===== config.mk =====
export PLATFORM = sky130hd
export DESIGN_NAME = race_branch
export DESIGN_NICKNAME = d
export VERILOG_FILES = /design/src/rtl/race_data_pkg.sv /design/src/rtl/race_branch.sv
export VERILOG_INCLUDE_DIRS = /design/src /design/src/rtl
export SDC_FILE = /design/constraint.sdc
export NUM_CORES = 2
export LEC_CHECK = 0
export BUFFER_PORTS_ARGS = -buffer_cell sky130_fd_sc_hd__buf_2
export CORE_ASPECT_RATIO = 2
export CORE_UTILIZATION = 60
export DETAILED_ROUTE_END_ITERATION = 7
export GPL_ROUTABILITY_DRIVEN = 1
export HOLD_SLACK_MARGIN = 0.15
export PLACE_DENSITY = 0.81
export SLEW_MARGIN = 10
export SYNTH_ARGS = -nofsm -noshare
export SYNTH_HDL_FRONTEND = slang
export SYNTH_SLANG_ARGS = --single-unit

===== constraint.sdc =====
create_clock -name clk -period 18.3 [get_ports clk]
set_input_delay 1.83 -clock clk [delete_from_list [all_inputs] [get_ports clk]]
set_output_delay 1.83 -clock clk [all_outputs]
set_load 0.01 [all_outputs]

==

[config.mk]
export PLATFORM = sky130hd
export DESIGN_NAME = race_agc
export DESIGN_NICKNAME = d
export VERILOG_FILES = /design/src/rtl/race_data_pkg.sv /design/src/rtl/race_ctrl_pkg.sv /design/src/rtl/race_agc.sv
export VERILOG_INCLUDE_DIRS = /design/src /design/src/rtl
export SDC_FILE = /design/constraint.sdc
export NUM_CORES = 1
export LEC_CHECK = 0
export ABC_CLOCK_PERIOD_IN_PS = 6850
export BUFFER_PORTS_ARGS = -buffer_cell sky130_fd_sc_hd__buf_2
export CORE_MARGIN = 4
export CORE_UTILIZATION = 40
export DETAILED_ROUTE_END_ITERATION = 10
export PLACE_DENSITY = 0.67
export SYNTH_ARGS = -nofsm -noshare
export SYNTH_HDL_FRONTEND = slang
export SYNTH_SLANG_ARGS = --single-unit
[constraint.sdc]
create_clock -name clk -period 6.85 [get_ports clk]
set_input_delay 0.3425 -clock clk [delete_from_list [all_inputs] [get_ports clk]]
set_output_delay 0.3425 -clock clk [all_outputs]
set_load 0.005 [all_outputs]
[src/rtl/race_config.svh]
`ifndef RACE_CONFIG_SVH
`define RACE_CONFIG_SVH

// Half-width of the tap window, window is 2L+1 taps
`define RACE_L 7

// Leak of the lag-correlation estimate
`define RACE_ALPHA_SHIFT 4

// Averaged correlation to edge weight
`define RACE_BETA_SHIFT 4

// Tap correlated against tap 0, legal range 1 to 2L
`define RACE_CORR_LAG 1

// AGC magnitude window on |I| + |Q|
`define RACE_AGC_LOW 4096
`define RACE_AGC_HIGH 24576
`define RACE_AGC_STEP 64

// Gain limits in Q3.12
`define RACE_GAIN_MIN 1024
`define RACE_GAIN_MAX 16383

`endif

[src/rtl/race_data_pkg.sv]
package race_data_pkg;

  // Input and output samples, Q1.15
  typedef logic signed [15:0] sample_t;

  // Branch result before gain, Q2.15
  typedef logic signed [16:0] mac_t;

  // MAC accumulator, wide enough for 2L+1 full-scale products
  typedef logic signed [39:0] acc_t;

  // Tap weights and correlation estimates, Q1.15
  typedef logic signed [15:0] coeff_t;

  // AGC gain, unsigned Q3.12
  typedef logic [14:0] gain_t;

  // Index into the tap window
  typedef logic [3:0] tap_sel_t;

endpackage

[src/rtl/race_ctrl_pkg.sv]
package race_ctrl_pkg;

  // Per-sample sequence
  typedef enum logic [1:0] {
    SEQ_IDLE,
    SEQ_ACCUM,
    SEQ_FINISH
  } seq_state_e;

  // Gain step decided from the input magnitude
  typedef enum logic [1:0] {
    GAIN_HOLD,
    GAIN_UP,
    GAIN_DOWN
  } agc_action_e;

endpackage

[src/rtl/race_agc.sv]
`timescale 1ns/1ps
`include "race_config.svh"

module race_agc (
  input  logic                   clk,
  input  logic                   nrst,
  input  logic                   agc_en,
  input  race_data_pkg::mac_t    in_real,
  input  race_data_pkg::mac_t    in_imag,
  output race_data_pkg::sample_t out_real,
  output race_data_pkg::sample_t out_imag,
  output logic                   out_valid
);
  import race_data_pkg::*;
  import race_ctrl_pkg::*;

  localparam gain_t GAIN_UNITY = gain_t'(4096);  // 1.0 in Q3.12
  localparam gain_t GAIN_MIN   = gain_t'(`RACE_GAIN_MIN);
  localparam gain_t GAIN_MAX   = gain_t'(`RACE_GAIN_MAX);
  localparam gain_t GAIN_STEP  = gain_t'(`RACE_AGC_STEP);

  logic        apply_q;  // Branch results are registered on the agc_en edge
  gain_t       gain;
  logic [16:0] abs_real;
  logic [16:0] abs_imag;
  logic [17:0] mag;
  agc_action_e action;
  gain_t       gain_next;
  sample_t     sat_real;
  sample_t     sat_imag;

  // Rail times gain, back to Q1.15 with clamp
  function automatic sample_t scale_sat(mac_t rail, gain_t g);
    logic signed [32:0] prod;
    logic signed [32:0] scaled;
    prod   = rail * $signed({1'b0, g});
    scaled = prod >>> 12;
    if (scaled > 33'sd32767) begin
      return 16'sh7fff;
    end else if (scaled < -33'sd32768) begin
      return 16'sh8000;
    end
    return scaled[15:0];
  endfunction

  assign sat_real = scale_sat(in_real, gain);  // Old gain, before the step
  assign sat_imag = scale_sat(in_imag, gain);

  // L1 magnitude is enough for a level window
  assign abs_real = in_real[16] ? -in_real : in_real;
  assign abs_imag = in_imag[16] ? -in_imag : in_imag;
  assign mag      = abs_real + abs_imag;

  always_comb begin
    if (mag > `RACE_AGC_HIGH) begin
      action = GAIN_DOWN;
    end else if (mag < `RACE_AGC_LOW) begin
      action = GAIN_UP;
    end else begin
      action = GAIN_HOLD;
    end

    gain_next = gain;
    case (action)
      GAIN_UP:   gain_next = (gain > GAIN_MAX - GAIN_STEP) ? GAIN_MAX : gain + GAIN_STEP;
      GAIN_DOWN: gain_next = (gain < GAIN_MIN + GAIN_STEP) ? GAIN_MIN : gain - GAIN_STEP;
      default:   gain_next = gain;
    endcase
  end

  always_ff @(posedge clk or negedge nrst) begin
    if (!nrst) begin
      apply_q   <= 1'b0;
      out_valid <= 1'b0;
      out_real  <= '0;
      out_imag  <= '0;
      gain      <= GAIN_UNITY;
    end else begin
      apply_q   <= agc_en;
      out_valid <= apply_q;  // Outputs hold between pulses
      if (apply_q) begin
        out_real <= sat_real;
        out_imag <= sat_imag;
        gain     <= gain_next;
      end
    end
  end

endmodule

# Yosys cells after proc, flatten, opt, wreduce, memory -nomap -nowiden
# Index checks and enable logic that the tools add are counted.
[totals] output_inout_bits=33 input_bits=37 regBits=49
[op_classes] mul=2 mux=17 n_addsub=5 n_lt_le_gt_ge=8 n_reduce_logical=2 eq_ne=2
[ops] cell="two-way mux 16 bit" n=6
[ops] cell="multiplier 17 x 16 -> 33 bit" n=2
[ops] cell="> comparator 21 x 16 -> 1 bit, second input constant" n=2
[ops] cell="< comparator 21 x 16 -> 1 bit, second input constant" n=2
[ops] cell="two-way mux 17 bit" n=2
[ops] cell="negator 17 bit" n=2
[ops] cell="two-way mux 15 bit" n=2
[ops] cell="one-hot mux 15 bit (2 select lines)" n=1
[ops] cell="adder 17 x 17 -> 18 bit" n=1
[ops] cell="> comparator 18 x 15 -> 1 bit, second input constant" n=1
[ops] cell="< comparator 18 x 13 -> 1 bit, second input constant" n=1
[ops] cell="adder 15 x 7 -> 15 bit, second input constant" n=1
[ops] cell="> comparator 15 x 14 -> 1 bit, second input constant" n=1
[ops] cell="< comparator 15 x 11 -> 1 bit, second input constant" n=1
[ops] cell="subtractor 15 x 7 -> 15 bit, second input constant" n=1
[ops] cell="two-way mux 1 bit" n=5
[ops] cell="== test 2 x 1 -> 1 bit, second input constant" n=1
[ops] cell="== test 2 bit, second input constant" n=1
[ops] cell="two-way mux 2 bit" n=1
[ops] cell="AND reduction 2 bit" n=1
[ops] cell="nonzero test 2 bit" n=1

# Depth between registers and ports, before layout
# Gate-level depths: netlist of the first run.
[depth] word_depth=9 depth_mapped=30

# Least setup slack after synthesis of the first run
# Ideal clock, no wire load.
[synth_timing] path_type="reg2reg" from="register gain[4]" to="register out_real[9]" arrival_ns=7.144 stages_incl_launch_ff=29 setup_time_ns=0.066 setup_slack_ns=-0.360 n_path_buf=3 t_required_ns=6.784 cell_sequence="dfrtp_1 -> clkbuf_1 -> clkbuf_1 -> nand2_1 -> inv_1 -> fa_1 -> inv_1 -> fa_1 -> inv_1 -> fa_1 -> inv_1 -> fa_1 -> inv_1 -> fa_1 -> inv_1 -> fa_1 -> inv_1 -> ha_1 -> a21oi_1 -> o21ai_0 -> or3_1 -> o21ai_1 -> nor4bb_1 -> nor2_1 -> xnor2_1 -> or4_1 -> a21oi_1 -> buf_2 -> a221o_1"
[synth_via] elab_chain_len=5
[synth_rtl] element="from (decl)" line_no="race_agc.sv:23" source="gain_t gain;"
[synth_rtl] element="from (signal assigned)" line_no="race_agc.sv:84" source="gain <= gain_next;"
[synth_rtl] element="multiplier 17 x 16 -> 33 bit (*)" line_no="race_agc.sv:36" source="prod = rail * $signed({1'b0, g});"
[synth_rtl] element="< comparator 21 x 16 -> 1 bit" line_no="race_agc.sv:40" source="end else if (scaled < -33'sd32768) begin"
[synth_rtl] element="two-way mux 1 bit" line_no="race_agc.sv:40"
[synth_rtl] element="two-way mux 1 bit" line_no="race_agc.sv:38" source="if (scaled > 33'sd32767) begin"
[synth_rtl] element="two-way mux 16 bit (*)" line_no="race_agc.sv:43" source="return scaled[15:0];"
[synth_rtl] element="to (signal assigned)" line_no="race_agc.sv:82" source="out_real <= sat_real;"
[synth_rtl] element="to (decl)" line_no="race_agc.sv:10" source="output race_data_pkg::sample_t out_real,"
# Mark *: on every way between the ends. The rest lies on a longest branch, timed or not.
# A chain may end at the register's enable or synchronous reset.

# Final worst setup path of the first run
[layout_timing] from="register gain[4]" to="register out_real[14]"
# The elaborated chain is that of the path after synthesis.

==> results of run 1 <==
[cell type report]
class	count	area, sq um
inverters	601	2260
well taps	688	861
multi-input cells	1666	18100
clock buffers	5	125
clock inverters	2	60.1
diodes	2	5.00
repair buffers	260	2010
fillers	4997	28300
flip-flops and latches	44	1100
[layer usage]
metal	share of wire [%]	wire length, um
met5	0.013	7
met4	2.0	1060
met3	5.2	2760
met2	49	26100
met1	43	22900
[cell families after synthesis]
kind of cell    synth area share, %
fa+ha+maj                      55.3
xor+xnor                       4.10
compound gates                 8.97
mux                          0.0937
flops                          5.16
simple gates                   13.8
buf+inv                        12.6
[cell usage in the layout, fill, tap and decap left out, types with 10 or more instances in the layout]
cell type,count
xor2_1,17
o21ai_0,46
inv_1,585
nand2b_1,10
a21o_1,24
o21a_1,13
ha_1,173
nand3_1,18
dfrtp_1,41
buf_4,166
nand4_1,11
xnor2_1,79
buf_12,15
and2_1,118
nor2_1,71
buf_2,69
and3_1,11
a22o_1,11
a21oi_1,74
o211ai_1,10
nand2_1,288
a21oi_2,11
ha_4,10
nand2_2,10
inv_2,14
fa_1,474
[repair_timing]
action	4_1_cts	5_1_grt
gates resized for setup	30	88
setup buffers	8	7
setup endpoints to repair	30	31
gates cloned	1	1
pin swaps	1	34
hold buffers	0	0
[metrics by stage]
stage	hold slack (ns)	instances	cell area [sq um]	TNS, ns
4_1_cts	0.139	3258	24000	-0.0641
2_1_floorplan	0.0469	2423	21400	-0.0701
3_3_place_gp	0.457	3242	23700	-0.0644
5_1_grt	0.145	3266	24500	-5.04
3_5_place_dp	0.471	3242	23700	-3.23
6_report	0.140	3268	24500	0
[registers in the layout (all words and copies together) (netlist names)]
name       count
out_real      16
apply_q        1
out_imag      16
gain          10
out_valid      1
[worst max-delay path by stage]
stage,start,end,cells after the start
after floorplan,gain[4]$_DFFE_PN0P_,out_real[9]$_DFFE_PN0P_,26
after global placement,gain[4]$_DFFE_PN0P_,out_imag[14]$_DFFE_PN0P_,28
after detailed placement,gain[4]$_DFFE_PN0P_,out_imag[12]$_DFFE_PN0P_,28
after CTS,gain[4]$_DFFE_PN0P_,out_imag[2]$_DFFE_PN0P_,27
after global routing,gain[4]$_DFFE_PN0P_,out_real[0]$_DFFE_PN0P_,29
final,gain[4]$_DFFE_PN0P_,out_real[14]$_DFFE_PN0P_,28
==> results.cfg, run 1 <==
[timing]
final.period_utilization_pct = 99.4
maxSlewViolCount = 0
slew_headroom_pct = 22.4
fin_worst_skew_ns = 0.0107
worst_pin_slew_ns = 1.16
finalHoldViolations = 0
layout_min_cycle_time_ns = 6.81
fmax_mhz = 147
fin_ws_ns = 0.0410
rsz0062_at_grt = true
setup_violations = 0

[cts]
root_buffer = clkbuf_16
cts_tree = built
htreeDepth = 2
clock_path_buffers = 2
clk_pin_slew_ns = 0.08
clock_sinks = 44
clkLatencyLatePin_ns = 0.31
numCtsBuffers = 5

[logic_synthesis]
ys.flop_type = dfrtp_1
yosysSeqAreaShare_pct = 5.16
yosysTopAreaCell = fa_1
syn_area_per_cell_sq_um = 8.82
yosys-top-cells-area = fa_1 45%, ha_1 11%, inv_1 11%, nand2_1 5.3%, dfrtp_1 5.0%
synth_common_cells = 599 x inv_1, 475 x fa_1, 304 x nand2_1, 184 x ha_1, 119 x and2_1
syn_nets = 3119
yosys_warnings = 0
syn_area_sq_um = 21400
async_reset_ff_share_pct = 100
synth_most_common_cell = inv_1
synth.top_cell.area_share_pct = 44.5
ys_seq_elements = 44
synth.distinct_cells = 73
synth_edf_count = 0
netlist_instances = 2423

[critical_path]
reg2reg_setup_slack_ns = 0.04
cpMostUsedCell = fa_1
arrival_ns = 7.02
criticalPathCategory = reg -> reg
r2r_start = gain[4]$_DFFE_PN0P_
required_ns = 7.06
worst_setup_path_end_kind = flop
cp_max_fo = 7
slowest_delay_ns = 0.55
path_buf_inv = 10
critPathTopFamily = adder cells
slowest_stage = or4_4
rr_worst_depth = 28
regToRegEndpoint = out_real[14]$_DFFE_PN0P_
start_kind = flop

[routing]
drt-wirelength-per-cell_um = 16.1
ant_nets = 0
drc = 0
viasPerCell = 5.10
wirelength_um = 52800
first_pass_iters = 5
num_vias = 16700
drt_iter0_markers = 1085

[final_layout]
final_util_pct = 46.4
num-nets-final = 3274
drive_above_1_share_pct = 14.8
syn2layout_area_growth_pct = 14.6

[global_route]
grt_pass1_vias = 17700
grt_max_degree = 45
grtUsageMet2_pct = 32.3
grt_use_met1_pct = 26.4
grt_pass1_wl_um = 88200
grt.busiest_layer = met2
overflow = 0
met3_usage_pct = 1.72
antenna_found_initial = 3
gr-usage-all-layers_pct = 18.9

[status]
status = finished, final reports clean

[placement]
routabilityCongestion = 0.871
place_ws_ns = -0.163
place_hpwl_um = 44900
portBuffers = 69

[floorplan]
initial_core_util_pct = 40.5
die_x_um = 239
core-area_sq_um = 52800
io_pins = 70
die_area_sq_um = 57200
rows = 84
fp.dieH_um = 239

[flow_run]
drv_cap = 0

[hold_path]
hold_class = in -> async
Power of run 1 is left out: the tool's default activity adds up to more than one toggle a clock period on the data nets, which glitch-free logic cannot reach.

→ **Directions**:
Out of the data above, transcribe exactly and only the lines starting with the line that has "logic [16:0] abs_imag;" and going on through the line that has "action = GAIN_UP;", both included.

→ **Task result**:
  logic [16:0] abs_imag;
  logic [17:0] mag;
  agc_action_e action;
  gain_t       gain_next;
  sample_t     sat_real;
  sample_t     sat_imag;

  // Rail times gain, back to Q1.15 with clamp
  function automatic sample_t scale_sat(mac_t rail, gain_t g);
    logic signed [32:0] prod;
    logic signed [32:0] scaled;
    prod   = rail * $signed({1'b0, g});
    scaled = prod >>> 12;
    if (scaled > 33'sd32767) begin
      return 16'sh7fff;
    end else if (scaled < -33'sd32768) begin
      return 16'sh8000;
    end
    return scaled[15:0];
  endfunction

  assign sat_real = scale_sat(in_real, gain);  // Old gain, before the step
  assign sat_imag = scale_sat(in_imag, gain);

  // L1 magnitude is enough for a level window
  assign abs_real = in_real[16] ? -in_real : in_real;
  assign abs_imag = in_imag[16] ? -in_imag : in_imag;
  assign mag      = abs_real + abs_imag;

  always_comb begin
    if (mag > `RACE_AGC_HIGH) begin
      action = GAIN_DOWN;
    end else if (mag < `RACE_AGC_LOW) begin
      action = GAIN_UP;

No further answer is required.